I just wanted to quickly throw this out there because I had a really hard time finding any information out there on this issue.  The scenario I have is a base abstract class which contains a handful of properties.  There are three types which extend this class and add their own relationships.

The problem I ran into is that by default the auto mapper for Fluent automatically uses the type names as the discriminator to determine which type should be loaded.  What this means is the column in the database must be a varchar.  I think it is pretty obnoxious to have the full type of your class in every single row.  What I want is to use an enum to determine which type is used, and have it stored as an integer in the database.  You’d think this would be a pretty simple and well documented use case; it is not.

First off, you’ll need to create an auto mapping override for the parent class:

public class ParentMap : IAutoMappingOverride {
    public void Override(AutoMapping mapping) {
        mapping.DiscriminateSubClassesOnColumn("Type", 0);
    }
}

Regardless, I figured out how to do what I wanted to do.  In your auto mapping configuration class, you’ll need to tell the auto mapper to ignore the types which extend the abstract base class, like so:

public override bool ShouldMap(System.Type type) {
	return type != typeof(ChildType1) && type != typeof(ChildType2) && type != typeof(ChildType3);
}

Next, you need to create your own SubclassMap which manually maps all of the properties specific to the child class. Just to be clear, you do not have to map any of the properties defined in the parent class. These properties should be handled by the auto mapper (and if you need to modify the mappings you should create an Auto Mapping Override.

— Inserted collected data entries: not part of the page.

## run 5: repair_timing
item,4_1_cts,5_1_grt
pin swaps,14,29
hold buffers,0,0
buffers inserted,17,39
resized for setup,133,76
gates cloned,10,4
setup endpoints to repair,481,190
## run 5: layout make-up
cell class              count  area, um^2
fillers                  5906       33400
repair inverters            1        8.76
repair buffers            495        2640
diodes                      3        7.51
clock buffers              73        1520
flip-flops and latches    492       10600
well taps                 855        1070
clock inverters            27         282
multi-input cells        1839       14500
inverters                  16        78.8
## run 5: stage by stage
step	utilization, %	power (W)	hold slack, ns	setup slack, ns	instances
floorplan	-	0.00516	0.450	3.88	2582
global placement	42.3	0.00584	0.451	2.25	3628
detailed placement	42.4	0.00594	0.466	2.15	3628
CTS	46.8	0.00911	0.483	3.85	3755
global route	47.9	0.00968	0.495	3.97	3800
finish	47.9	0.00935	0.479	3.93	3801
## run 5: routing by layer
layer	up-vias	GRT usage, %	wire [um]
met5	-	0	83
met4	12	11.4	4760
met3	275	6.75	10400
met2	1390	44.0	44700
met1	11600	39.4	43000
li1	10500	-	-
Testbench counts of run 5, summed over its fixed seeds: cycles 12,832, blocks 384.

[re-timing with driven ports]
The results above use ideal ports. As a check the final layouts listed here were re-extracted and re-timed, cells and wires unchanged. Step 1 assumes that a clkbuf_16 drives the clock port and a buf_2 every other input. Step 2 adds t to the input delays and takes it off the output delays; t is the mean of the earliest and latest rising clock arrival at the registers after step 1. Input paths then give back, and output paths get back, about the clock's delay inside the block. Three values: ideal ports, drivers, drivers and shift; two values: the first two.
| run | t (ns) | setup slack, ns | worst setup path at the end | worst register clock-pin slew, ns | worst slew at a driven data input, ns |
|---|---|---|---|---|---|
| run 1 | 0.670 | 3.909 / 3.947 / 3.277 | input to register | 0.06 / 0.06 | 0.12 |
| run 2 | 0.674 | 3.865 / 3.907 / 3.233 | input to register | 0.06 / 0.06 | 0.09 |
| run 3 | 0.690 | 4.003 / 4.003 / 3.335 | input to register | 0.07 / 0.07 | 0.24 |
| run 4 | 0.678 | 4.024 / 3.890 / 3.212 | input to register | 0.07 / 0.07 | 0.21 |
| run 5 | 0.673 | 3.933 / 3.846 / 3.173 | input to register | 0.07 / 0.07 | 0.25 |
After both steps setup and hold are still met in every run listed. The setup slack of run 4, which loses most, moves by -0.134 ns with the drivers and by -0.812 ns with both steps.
From an optimization exercise on the open Yosys and OpenROAD flow, aimed at small area; shortcuts taken in it are not production practice. At most, simulation tests tie the RTL to the original design; equivalence was not proved. No activity file was given, so power comes from the tool's default toggle rates.

==> flow/design.v <==
module msop_core (
    input  wire        clk,
    input  wire        rst,
    output wire [7:0]  imem_addr,
    input  wire [63:0] imem_data,
    output wire        dmem_re,
    output wire        dmem_we,
    output wire [7:0]  dmem_addr,
    output wire [31:0] dmem_wdata,
    input  wire [31:0] dmem_rdata,
    output wire        halted,
    output wire        aborted,
    output wire [1:0]  abort_cause,
    input  wire [3:0]  dbg_sel,
    output wire [31:0] dbg_val
);
    localparam ST_CLR  = 4'd0;    
    localparam ST_FET  = 4'd1;    
    localparam ST_DEC  = 4'd2;    
    localparam ST_PC   = 4'd3;    
    localparam ST_PB   = 4'd4;    
    localparam ST_IT   = 4'd5;    
    localparam ST_XF   = 4'd12;   
    localparam ST_MV   = 4'd6;    
    localparam ST_PA   = 4'd7;    
    localparam ST_LDW  = 4'd8;    
    localparam ST_HALT = 4'd9;
    localparam ST_ABT1 = 4'd10;   
    localparam ST_ABT2 = 4'd11;   
    reg  [3:0]   state;
    reg  [7:0]   pc;
    reg  [3:0]   k;
    reg  [511:0] ring;
    reg  [31:0]  A, B, Y;
    reg          lap;
    reg          qn;
    reg  [4:0]   op;              
    reg          mk_a, mk_a1, mk_b, mk_c;    
    wire [31:0] R = ring[511:480];
    wire [3:0]  fa  = imem_data[57:54];
    wire [3:0]  fb  = imem_data[52:49];
    wire [3:0]  fc  = imem_data[47:44];
    wire [31:0] imm = imem_data[31:0];
    wire is_ar   = ~op[4] & ~op[3];               
    wire is_mul  = is_ar & (op[1:0] == 2'd0);
    wire is_div  = is_ar & (op[1:0] == 2'd3);
    wire is_md   = is_mul | is_div;
    wire is_sub  = is_ar & (op[1:0] == 2'd2);
    wire is_mem  = (op[4:2] == 3'b010);           
    wire is_ld   = is_mem & ~op[0];
    wire is_st   = is_mem & op[0];
    wire is_set  = (op == 5'd12);
    wire is_br   = (op >= 5'd13) && (op <= 5'd17);
    wire is_ret  = (op == 5'd18);
    wire is_wr   = is_ar | is_set;                
    wire regform = is_mem ? op[1] : (is_ar & op[2]);
    wire [3:0] kn  = k - 4'd1;
    wire [3:0] knn = k - 4'd2;
    reg        xa1, xa2, s_in;
    reg        selR, selY, selI, inv, cin;
    reg        bsrc, yload, wen, wrd;
    wire [31:0] XA  = (A & {32{xa1}}) | ({A[30:0], 1'b0} & {32{xa2}}) | {31'd0, s_in};
    wire [31:0] XBr = (R & {32{selR}}) | (Y & {32{selY}}) | (imm & {32{selI}});
    wire [31:0] XB  = XBr ^ {32{inv}};
    wire [16:0] cl;
    wire [16:0] ch;
    wire [15:0] u;
    wire [16:0] t;
    wire [31:0] S;
    assign cl[0] = cin;
    assign ch[0] = 1'b0;
    assign t[0]  = 1'b1;
    genvar gi;
    generate
        for (gi = 0; gi < 16; gi = gi + 1) begin : g_add
            assign S[gi]    = XA[gi] ^ XB[gi] ^ cl[gi];
            assign cl[gi+1] = (XA[gi] & XB[gi]) | (cl[gi] & (XA[gi] ^ XB[gi]));
            assign u[gi]    = XA[gi+16] ^ XB[gi+16] ^ ch[gi];
            assign ch[gi+1] = (XA[gi+16] & XB[gi+16]) | (ch[gi] & (XA[gi+16] ^ XB[gi+16]));
            assign t[gi+1]  = t[gi] & u[gi];
            assign S[gi+16] = u[gi] ^ (cl[16] & t[gi]);
        end
    endgenerate
    wire s_z  = ~|XBr;
    wire s_n  = XBr[31];
    wire a_ok = ~|A[31:10];
    reg taken;
    always @(*) begin
        case (op[2:0])
            3'd5: taken = s_z;              
            3'd6: taken = ~s_n;             
            3'd7: taken = s_n | s_z;        
            3'd0: taken = ~s_n & ~s_z;      
            default: taken = s_n;           
        endcase
    end
    wire [7:0] target = imm[31] ? 8'd0 : imm[9:2];
    reg [3:0] nstate;
    reg       pc_adv;
    reg       re, we;
    wire dsub = ~(A[31] ^ Y[31]);
    always @(*) begin
        xa1 = 1'b1; xa2 = 1'b0; s_in = 1'b0;
        selR = 1'b0; selY = 1'b0; selI = 1'b0; inv = 1'b0; cin = 1'b0;
        bsrc = 1'b0; yload = 1'b0; wen = 1'b0; wrd = 1'b0;
        nstate = state; pc_adv = 1'b0; re = 1'b0; we = 1'b0;
        case (state)
            ST_CLR: begin
                xa1 = 1'b0; wen = 1'b1;
                if (k == 4'd0) nstate = ST_FET;
            end
            ST_FET: nstate = ST_DEC;
            ST_DEC: nstate = ST_PC;
            ST_PC: begin
                if (is_ret) nstate = ST_HALT;
                else if (mk_c) begin
                    xa1 = 1'b0; selR = regform; selI = ~regform;
                    inv = is_sub; cin = is_sub;
                    yload = 1'b1;
                    nstate = (is_div & s_z) ? ST_ABT1 : ST_PB;
                end
            end
            ST_PB: begin
                if (mk_b) begin
                    selR = 1'b1;
                    if (is_md) begin
                        xa1 = 1'b0;
                        inv = is_div & R[31]; cin = is_div & R[31];
                        nstate = ST_XF;
                    end else begin
                        selR = ~(is_set | is_br);
                        nstate = ST_PA;
                    end
                end
            end
            ST_XF: begin
                xa1 = 1'b0; xa2 = 1'b1; bsrc = 1'b1;
                if (mk_b && lap) nstate = ST_IT;
            end
            ST_IT: begin
                xa1 = 1'b0; xa2 = 1'b1;
                if (is_div) begin
                    s_in = B[31];
                    selY = 1'b1; inv = dsub; cin = dsub;
                end else begin
                    selY = B[31];
                end
                if (mk_b && lap) nstate = is_div ? ST_MV : ST_PA;
            end
            ST_MV: begin
                xa1 = 1'b0; xa2 = 1'b1; s_in = B[31] ^ qn;
                if (mk_b && lap) nstate = ST_PA;
            end
            ST_PA: begin
                if (is_mem & ~a_ok) nstate = ST_ABT2;
                else if (is_ld) begin
                    if (mk_a1) begin re = 1'b1; nstate = ST_LDW; end
                end else if (mk_a) begin
                    pc_adv = 1'b1; nstate = ST_FET;
                    if (is_st) begin we = 1'b1; selR = 1'b1; end
                    if (is_br) begin xa1 = 1'b0; selR = 1'b1; end
                    if (is_wr) begin cin = is_div & qn; wen = 1'b1; end
                end
            end
            ST_LDW: begin
                wen = 1'b1; wrd = 1'b1; pc_adv = 1'b1; nstate = ST_FET;
            end
            default: ;
        endcase
    end
    always @(posedge clk) begin
        ring <= {ring[479:0], wen ? (wrd ? dmem_rdata : S) : R};
        A <= S;
        B <= {B[30:0], bsrc ? A[31] : ~S[31]};
        if (yload) Y <= S;
        if (state == ST_PC) qn <= S[31];
        else if (state == ST_PB && mk_b) qn <= qn ^ R[31];
        if (state != ST_XF && state != ST_IT && state != ST_MV) lap <= 1'b0;
        else if (mk_b) lap <= ~lap;
        op    <= imem_data[63:59];
        mk_a  <= (kn == fa);
        mk_a1 <= (knn == fa);
        mk_b  <= (kn == fb);
        mk_c  <= (kn == fc);
        if (rst) begin
            state <= ST_CLR;
            pc    <= 8'd0;
            k     <= 4'd15;
        end else begin
            state <= nstate;
            k     <= kn;
            if (pc_adv) pc <= (is_br & taken) ? target : pc + 8'd1;
        end
    end
    assign imem_addr   = pc;
    assign dmem_re     = re;
    assign dmem_we     = we;
    assign dmem_addr   = XA[9:2];
    assign dmem_wdata  = XBr;
    assign halted      = (state == ST_HALT);
    assign aborted     = (state == ST_ABT1) || (state == ST_ABT2);
    assign abort_cause = {state == ST_ABT2, state == ST_ABT1};
    wire [3:0] pos = dbg_sel + ~k;
    reg  [31:0] dv;
    integer i;
    always @(*) begin
        dv = 32'd0;
        for (i = 0; i < 16; i = i + 1)
            dv = dv | (ring[i*32 +: 32] & {32{pos == i[3:0]}});
    end
    assign dbg_val = dv;
endmodule
Source: an optimization exercise on an open RTL-to-GDS flow (aim: small area and a short achievable clock period). Production flows keep margins and buffers that such runs may drop.
RTL that was checked went through simulation tests only; none was proved equivalent to the original.
Power figures rest on the tool's default switching activity, not on a simulated workload.

== ember ==
==> flow/design.v (excerpt) <==
module juletre (
    input  wire        clk,
    input  wire        rst,
    input  wire [23:0] cfg_chan_map,
    input  wire        cfg_polarity,
    input  wire [7:0]  cfg_reset_delay_us,
    input  wire        rx_valid,
    input  wire [7:0]  rx_data,
    input  wire        sig_take,
    input  wire [3:0]  pkt_rd_addr,
    output wire [7:0]  pkt_rd_data,
    output wire        pkt_rd_ok,
    output wire        new_data,
    output wire        evt_commit,
    output wire        evt_crc_fail,
    output wire        evt_rx_overrun,
    input  wire        pix_we,
    input  wire [4:0]  pix_addr,
    input  wire [7:0]  pix_wdata,
    input  wire        enc_start,
    input  wire [7:0]  enc_byte,
    output wire [31:0] enc_word,
    input  wire [5:0]  fb_rd_addr,
    output wire [31:0] fb_rd_data,
    output wire        fb_rd_ok,
    input  wire        tx_start,
    output wire        tx_out,
    output wire        tx_busy,
    output wire        enc_ready,
    output wire        enc_busy,
    output wire [1:0]  enc_status
);
For scale: roughly 3300 cells after synthesis, about 890 flip-flops, about 160 I/O pins.
clock: 10.0 ns
lec_check: 0
cap_margin: 10
core_margin: 2
core_utilization: 62
place_density: 0.72
slew_margin: 10
standard.sh (not shown) runs the stock make flow with config.mk's settings and CLKGATE_MAP_FILE= SYNTH_SCRIPT=/design/flow/synth_recipe.tcl, a recipe that flattens the netlist after the stock synthesis.
==> flow/flow/run.sh <==
#!/bin/bash
set -euo pipefail
bash standard.sh SETUP_SLACK_MARGIN=5.8 "BUFFER_PORTS_ARGS=-buffer_cell sky130_fd_sc_hd__buf_2" "CTS_ARGS=-sink_clustering_enable -repair_clock_nets -sink_clustering_size 26 -sink_clustering_max_diameter 100 -buf_list sky130_fd_sc_hd__clkbuf_16 -dont_use_dummy_load" finish > flow_make.log 2>&1
Relative to ember, the following input files were edited for violet:
==> flow/flow/run.sh <==
#!/bin/bash
set -euo pipefail
bash standard.sh SETUP_SLACK_MARGIN=6.0 "BUFFER_PORTS_ARGS=-buffer_cell sky130_fd_sc_hd__buf_2" "CTS_ARGS=-sink_clustering_enable -repair_clock_nets -sink_clustering_size 26 -sink_clustering_max_diameter 100 -buf_list sky130_fd_sc_hd__clkbuf_16 -dont_use_dummy_load" finish > flow_make.log 2>&1
==> comparison <==
ember -> violet: combined buffer and inverter count along the critical path delta 0, exact match. violet against ember: core utilization rose by 0.49 points; total routed wirelength rose by about 1.8%; share of the clock period used by the worst path stayed essentially flat.
Changes in delta relative to violet:
Settings: changing CORE_UTILIZATION from 62 to 58; changing CAP_MARGIN from 10 to 20; changing SLEW_MARGIN from 10 to 20; changing PLACE_DENSITY from 0.72 to 0.7.
==> flow/flow/run.sh <==
#!/bin/bash
set -euo pipefail
bash standard.sh SETUP_SLACK_MARGIN=5.7 "BUFFER_PORTS_ARGS=-buffer_cell sky130_fd_sc_hd__buf_1" "CTS_ARGS=-sink_clustering_enable -repair_clock_nets -sink_clustering_size 18 -sink_clustering_max_diameter 80 -buf_list sky130_fd_sc_hd__clkbuf_16 -dont_use_dummy_load" finish > flow_make.log 2>&1
==> comparison <==
Result for delta and violet: all clean
Per the comparison of delta with violet, leftover overflow at the end of global routing level, register-to-register slack down 0.23 ns, minimum clock period after layout climbed 0.046 ns.
After synthesis and placement, the instance count of delta is above that of violet.
Between delta and violet, transition time at the pin with the least slew margin is higher for violet, delta comes in under that.
Diff violet -> delta | count of nets after finishing | down slightly
Design area: delta < violet
In the reports for delta and violet, the smaller area of placed instances belongs to delta.
Edits applied to the flow inputs when going from delta to nickel:
==> flow/flow/run.sh <==
#!/bin/bash
set -euo pipefail
bash standard.sh SETUP_SLACK_MARGIN=5.7 "BUFFER_PORTS_ARGS=-buffer_cell sky130_fd_sc_hd__buf_1" "CTS_ARGS=-sink_clustering_enable -repair_clock_nets -sink_clustering_size 22 -sink_clustering_max_diameter 100 -buf_list sky130_fd_sc_hd__clkbuf_16 -dont_use_dummy_load" finish > flow_make.log 2>&1
Findings:
Measured against delta, the count of clock buffers in the final design of nickel comes out at 0.825 times the reference value. Compared with delta, in nickel worst hold slack was more or less identical, global-route wire length before repair went up by 800 um, total power went down by 1.9%, share of total power in combinational logic went up by 0.7 points. On global-route usage over all layers: between delta and nickel, it ends up higher for nickel.

---

Setup of run 1:
juletre, a different RTL version from the one above (not shown whole).
Size in the first run: ~3100 cells after synthesis, roughly 900 flip-flops, ~160 I/O pins, about 42000 um^2 of cells after synthesis.
// juletre
module juletre (
    input  wire        clk,
    input  wire        rst,
    input  wire [23:0] cfg_chan_map,
    input  wire        cfg_polarity,
    input  wire [7:0]  cfg_reset_delay_us,
    input  wire        rx_valid,
    input  wire [7:0]  rx_data,
    input  wire        sig_take,
    input  wire [3:0]  pkt_rd_addr,
    output wire [7:0]  pkt_rd_data,
    output wire        pkt_rd_ok,
    output wire        new_data,
    output wire        evt_commit,
    output wire        evt_crc_fail,
    output wire        evt_rx_overrun,
    input  wire        pix_we,
    input  wire [4:0]  pix_addr,
    input  wire [7:0]  pix_wdata,
    input  wire        enc_start,
    input  wire [7:0]  enc_byte,
    output wire [31:0] enc_word,
    input  wire [5:0]  fb_rd_addr,
    output wire [31:0] fb_rd_data,
    output wire        fb_rd_ok,
    input  wire        tx_start,
    output wire        tx_out,
    output wire        tx_busy,
    output wire        enc_ready,
    output wire        enc_busy,
    output wire [1:0]  enc_status
);
export LEC_CHECK = 0
export CAP_MARGIN = 20
export CORE_MARGIN = 2
export CORE_UTILIZATION = 45
export PLACE_DENSITY = 0.6
export SETUP_SLACK_MARGIN = 5
export SLEW_MARGIN = 20
create_clock -name core_clock -period 10.0 [get_ports {clk}]
==> flow/flow/run.sh <==
#!/bin/bash
set -euo pipefail
bash standard.sh SETUP_SLACK_MARGIN=5.7 finish > flow_make.log 2>&1
For run 2, these inputs were changed with respect to run 1:
- a change of PLACE_DENSITY from 0.6 to 0.7
- a deleted SETUP_SLACK_MARGIN that had been 5
- a change of CORE_UTILIZATION from 45 to 60
- an added CTS_BUF_LIST of sky130_fd_sc_hd__clkbuf_4
==> flow/flow/run.sh <==
#!/bin/bash
set -euo pipefail
bash standard.sh SETUP_SLACK_MARGIN=5.7 "BUFFER_PORTS_ARGS=-buffer_cell sky130_fd_sc_hd__buf_1" finish > flow_make.log 2>&1
==> comparison <==
Run 2 closes out successfully: all stages finished, all timing, DRC and antenna checks passed.
Diff run 1 -> run 2: clock distribution area overhead in the final layout fell by 0.27 points; longest individual stage delay on the worst path rose by 0.02 ns; share of the core filled with cells in the final layout rose by 16 points.
Higher number of detailed-routing iterations run before antenna repair goes to run 1 over run 2.
Setup slack (run 2 over run 1): decrease, 0.012 ns
A end point of the critical path of enc_word[25] is what run 2 shows, while enc_word[9] belongs to run 1.
In the flow results for run 2 and run 1, the total clock buffers created by CTS is smaller on run 1.
Run 2 vs run 1: clock buffer instance count of the final layout up by more than 100%
Input-level comparison between run 3 and run 2:
- swapping sky130_fd_sc_hd__clkbuf_4 for sky130_fd_sc_hd__clkbuf_8 in CTS_BUF_LIST
- putting CTS_CLUSTER_SIZE at 20 where nothing was set
## What came out
Compared with run 2, run 3 shows a final net count that is 81 lower.
On final critical-path share of the clock period, run 2 and run 3 are neck and neck.
Final design area excluding fillers on run 3 is down relative to run 2.
Transition time at the pin with the least slew margin delta for run 3 relative to run 2: 0.034 ns higher
Number of buffers and inverters on the critical path across run 2 and run 3: no real change.
Lower count of filler cells inserted in the layout among run 2 and run 3: run 3
Relative to run 2, the number of global-route vias before repair measured on run 3 has decreased slightly.
From run 3 to run 2, final HPWL from detailed placement did not move at all.
~same power density over the cells in run 2 and run 3
Layout overhead on the synthesized area (lower): run 3
Input-level comparison between run 4 and run 3:
- CTS_BUF_LIST removed (was sky130_fd_sc_hd__clkbuf_8)
- CTS_CLUSTER_SIZE removed (was 20)
- PLACE_DENSITY changed from 0.7 to 0.6
- CORE_UTILIZATION changed from 60 to 45
- SETUP_SLACK_MARGIN newly set to 5
==> flow/run.sh (new file) <==
#!/bin/bash
# synth_recipe.tcl (not shown) runs the flow's synth.tcl, then flattens the netlist and writes it again
# the make line also repeats each setting of config.mk as NAME=value (left out here)
make -C /OpenROAD-flow-scripts/flow DESIGN_CONFIG=/design/flow/config.mk WORK_HOME=/design/flow/orfs CLKGATE_MAP_FILE= SYNTH_SCRIPT=/design/flow/synth_recipe.tcl finish
removed: flow/flow/run.sh
removed: flow/standard.sh
Notes after the runs:
Delta (run 4 minus run 3): overall power of the completed layout has increased, utilization of the core after routing down 16 points, ratio of final minimum period to clock period moved up, global-route usage went down by 8.8 points, proportion of power drawn by combinational gates has decreased. Looking at setup slack after placement, run 4 sits 0.32 ns below run 3. Between run 4 and run 3, arrival time reported for the critical path endpoint is higher for run 4, run 3 comes in under that. Sequential cell area essentially unchanged between run 3 and run 4.
No functional check of the RTL was part of any run of this note.

[port drivers added, routing unchanged]
The flow's constraints put no driver on any port. The routed layouts listed below were extracted and timed again, unchanged, in two steps.
Step 1 assumes that a clkbuf_16 drives the clock port and a buf_2 every other input.
Step 2, shift: input delay + t, output delay - t, t = (earliest + latest rising clock arrival at the registers) / 2. This alone moves slack from input paths to output paths.
a / b / c = ideal ports / drivers / drivers and shift; a / b = the first two.
| run | t, ns | slack for setup (ns) | worst data-port slew with drivers (ns) |
|---|---|---|---|
| ember | 0.670 | 5.590 / 5.553 / 5.192 | 0.17 |
| violet | 0.674 | 5.577 / 5.532 / 5.387 | 0.06 |
| delta | 0.702 | 5.531 / 5.503 / 4.995 | 0.09 |
| nickel | 0.662 | 5.515 / 5.486 / 5.147 | 0.09 |
| run 1 | 0.741 | 5.604 / 5.560 / 4.984 | 0.09 |
| run 2 | 1.134 | 5.593 / 5.539 / 4.798 | 0.07 |
| run 3 | 0.871 | 5.584 / 5.531 / 4.768 | 0.07 |
| run 4 | 0.740 | 5.019 / 4.992 / 4.636 | 0.05 |
After both steps every run listed still meets setup and hold. For run 3, which loses most, drivers alone change the setup slack by -0.053 ns; drivers and shift together by -0.816 ns.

class ChildType1Map : SubclassMap {
    public ChildType1Map() {
        this.DiscriminatorValue((int)MyEnum.ChildType1);
        this.References(x => x.AnotherThing);
        this.Map(x => x.Name);
    }
}

The important part here is the call to DiscriminatorValue. This is where you instruct NHibernate what the value of the discriminator column will be for this type. Do the same for your other entities that extend the parent class. In order to get Fluent to pick up on these mapping files you’ll need to register them in your AutoPersistenceModel:

model.Add(typeof(ResourceFolderMap));

That should be all it takes. Hopefully this saves someone the hours I spent researching this.